──────── Information provided ────────
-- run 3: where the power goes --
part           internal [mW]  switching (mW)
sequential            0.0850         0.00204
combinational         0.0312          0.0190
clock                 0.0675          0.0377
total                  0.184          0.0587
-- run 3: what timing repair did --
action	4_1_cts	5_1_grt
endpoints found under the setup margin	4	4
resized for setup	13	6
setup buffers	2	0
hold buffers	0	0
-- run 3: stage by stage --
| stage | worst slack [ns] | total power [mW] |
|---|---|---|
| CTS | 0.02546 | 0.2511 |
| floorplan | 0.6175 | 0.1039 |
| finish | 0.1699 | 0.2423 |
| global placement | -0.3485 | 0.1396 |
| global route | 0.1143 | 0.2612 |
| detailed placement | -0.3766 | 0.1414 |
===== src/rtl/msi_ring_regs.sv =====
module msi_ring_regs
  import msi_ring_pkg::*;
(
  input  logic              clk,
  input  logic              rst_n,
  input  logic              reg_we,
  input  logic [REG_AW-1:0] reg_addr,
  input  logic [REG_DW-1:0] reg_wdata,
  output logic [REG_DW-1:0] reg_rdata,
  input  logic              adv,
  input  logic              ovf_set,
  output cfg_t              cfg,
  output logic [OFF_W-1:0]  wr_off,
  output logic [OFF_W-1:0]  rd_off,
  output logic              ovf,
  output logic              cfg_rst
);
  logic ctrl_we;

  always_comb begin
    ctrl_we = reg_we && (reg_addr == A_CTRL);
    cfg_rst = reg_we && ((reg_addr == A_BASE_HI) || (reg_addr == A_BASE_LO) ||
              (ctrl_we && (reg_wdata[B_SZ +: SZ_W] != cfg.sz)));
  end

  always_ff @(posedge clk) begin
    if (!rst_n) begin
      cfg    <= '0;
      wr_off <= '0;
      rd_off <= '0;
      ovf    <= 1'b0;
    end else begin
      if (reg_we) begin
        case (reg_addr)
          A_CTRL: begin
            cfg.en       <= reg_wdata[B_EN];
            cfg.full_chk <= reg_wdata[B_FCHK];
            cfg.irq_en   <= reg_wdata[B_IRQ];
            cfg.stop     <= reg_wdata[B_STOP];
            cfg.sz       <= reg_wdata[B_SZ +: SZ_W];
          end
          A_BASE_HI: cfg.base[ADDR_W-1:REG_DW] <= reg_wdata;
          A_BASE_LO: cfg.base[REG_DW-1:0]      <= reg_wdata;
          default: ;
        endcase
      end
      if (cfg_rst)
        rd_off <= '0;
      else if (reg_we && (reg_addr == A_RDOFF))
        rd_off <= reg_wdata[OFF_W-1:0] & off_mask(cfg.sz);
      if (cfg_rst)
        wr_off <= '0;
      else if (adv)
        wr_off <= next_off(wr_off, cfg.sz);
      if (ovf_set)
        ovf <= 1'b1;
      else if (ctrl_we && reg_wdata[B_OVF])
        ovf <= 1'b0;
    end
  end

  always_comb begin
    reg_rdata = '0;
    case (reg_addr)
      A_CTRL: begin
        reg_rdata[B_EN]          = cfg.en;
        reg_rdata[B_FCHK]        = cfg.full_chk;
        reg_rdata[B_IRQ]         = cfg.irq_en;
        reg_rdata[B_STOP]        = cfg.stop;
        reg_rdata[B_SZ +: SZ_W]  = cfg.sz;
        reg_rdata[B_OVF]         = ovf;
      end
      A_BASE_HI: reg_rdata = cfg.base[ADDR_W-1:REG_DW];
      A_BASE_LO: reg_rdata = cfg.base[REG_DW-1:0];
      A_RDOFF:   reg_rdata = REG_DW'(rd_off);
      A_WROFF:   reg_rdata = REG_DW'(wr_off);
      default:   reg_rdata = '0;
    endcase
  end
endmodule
────────
— Aim of the exercise —
All of the data must be returned exactly.

— Answer below —
-- run 3: where the power goes --
part           internal [mW]  switching (mW)
sequential            0.0850         0.00204
combinational         0.0312          0.0190
clock                 0.0675          0.0377
total                  0.184          0.0587
-- run 3: what timing repair did --
action	4_1_cts	5_1_grt
endpoints found under the setup margin	4	4
resized for setup	13	6
setup buffers	2	0
hold buffers	0	0
-- run 3: stage by stage --
| stage | worst slack [ns] | total power [mW] |
|---|---|---|
| CTS | 0.02546 | 0.2511 |
| floorplan | 0.6175 | 0.1039 |
| finish | 0.1699 | 0.2423 |
| global placement | -0.3485 | 0.1396 |
| global route | 0.1143 | 0.2612 |
| detailed placement | -0.3766 | 0.1414 |
===== src/rtl/msi_ring_regs.sv =====
module msi_ring_regs
  import msi_ring_pkg::*;
(
  input  logic              clk,
  input  logic              rst_n,
  input  logic              reg_we,
  input  logic [REG_AW-1:0] reg_addr,
  input  logic [REG_DW-1:0] reg_wdata,
  output logic [REG_DW-1:0] reg_rdata,
  input  logic              adv,
  input  logic              ovf_set,
  output cfg_t              cfg,
  output logic [OFF_W-1:0]  wr_off,
  output logic [OFF_W-1:0]  rd_off,
  output logic              ovf,
  output logic              cfg_rst
);
  logic ctrl_we;

  always_comb begin
    ctrl_we = reg_we && (reg_addr == A_CTRL);
    cfg_rst = reg_we && ((reg_addr == A_BASE_HI) || (reg_addr == A_BASE_LO) ||
              (ctrl_we && (reg_wdata[B_SZ +: SZ_W] != cfg.sz)));
  end

  always_ff @(posedge clk) begin
    if (!rst_n) begin
      cfg    <= '0;
      wr_off <= '0;
      rd_off <= '0;
      ovf    <= 1'b0;
    end else begin
      if (reg_we) begin
        case (reg_addr)
          A_CTRL: begin
            cfg.en       <= reg_wdata[B_EN];
            cfg.full_chk <= reg_wdata[B_FCHK];
            cfg.irq_en   <= reg_wdata[B_IRQ];
            cfg.stop     <= reg_wdata[B_STOP];
            cfg.sz       <= reg_wdata[B_SZ +: SZ_W];
          end
          A_BASE_HI: cfg.base[ADDR_W-1:REG_DW] <= reg_wdata;
          A_BASE_LO: cfg.base[REG_DW-1:0]      <= reg_wdata;
          default: ;
        endcase
      end
      if (cfg_rst)
        rd_off <= '0;
      else if (reg_we && (reg_addr == A_RDOFF))
        rd_off <= reg_wdata[OFF_W-1:0] & off_mask(cfg.sz);
      if (cfg_rst)
        wr_off <= '0;
      else if (adv)
        wr_off <= next_off(wr_off, cfg.sz);
      if (ovf_set)
        ovf <= 1'b1;
      else if (ctrl_we && reg_wdata[B_OVF])
        ovf <= 1'b0;
    end
  end

  always_comb begin
    reg_rdata = '0;
    case (reg_addr)
      A_CTRL: begin
        reg_rdata[B_EN]          = cfg.en;
        reg_rdata[B_FCHK]        = cfg.full_chk;
        reg_rdata[B_IRQ]         = cfg.irq_en;
        reg_rdata[B_STOP]        = cfg.stop;
        reg_rdata[B_SZ +: SZ_W]  = cfg.sz;
        reg_rdata[B_OVF]         = ovf;
      end
      A_BASE_HI: reg_rdata = cfg.base[ADDR_W-1:REG_DW];
      A_BASE_LO: reg_rdata = cfg.base[REG_DW-1:0];
      A_RDOFF:   reg_rdata = REG_DW'(rd_off);
      A_WROFF:   reg_rdata = REG_DW'(wr_off);
      default:   reg_rdata = '0;
    endcase
  end
endmodule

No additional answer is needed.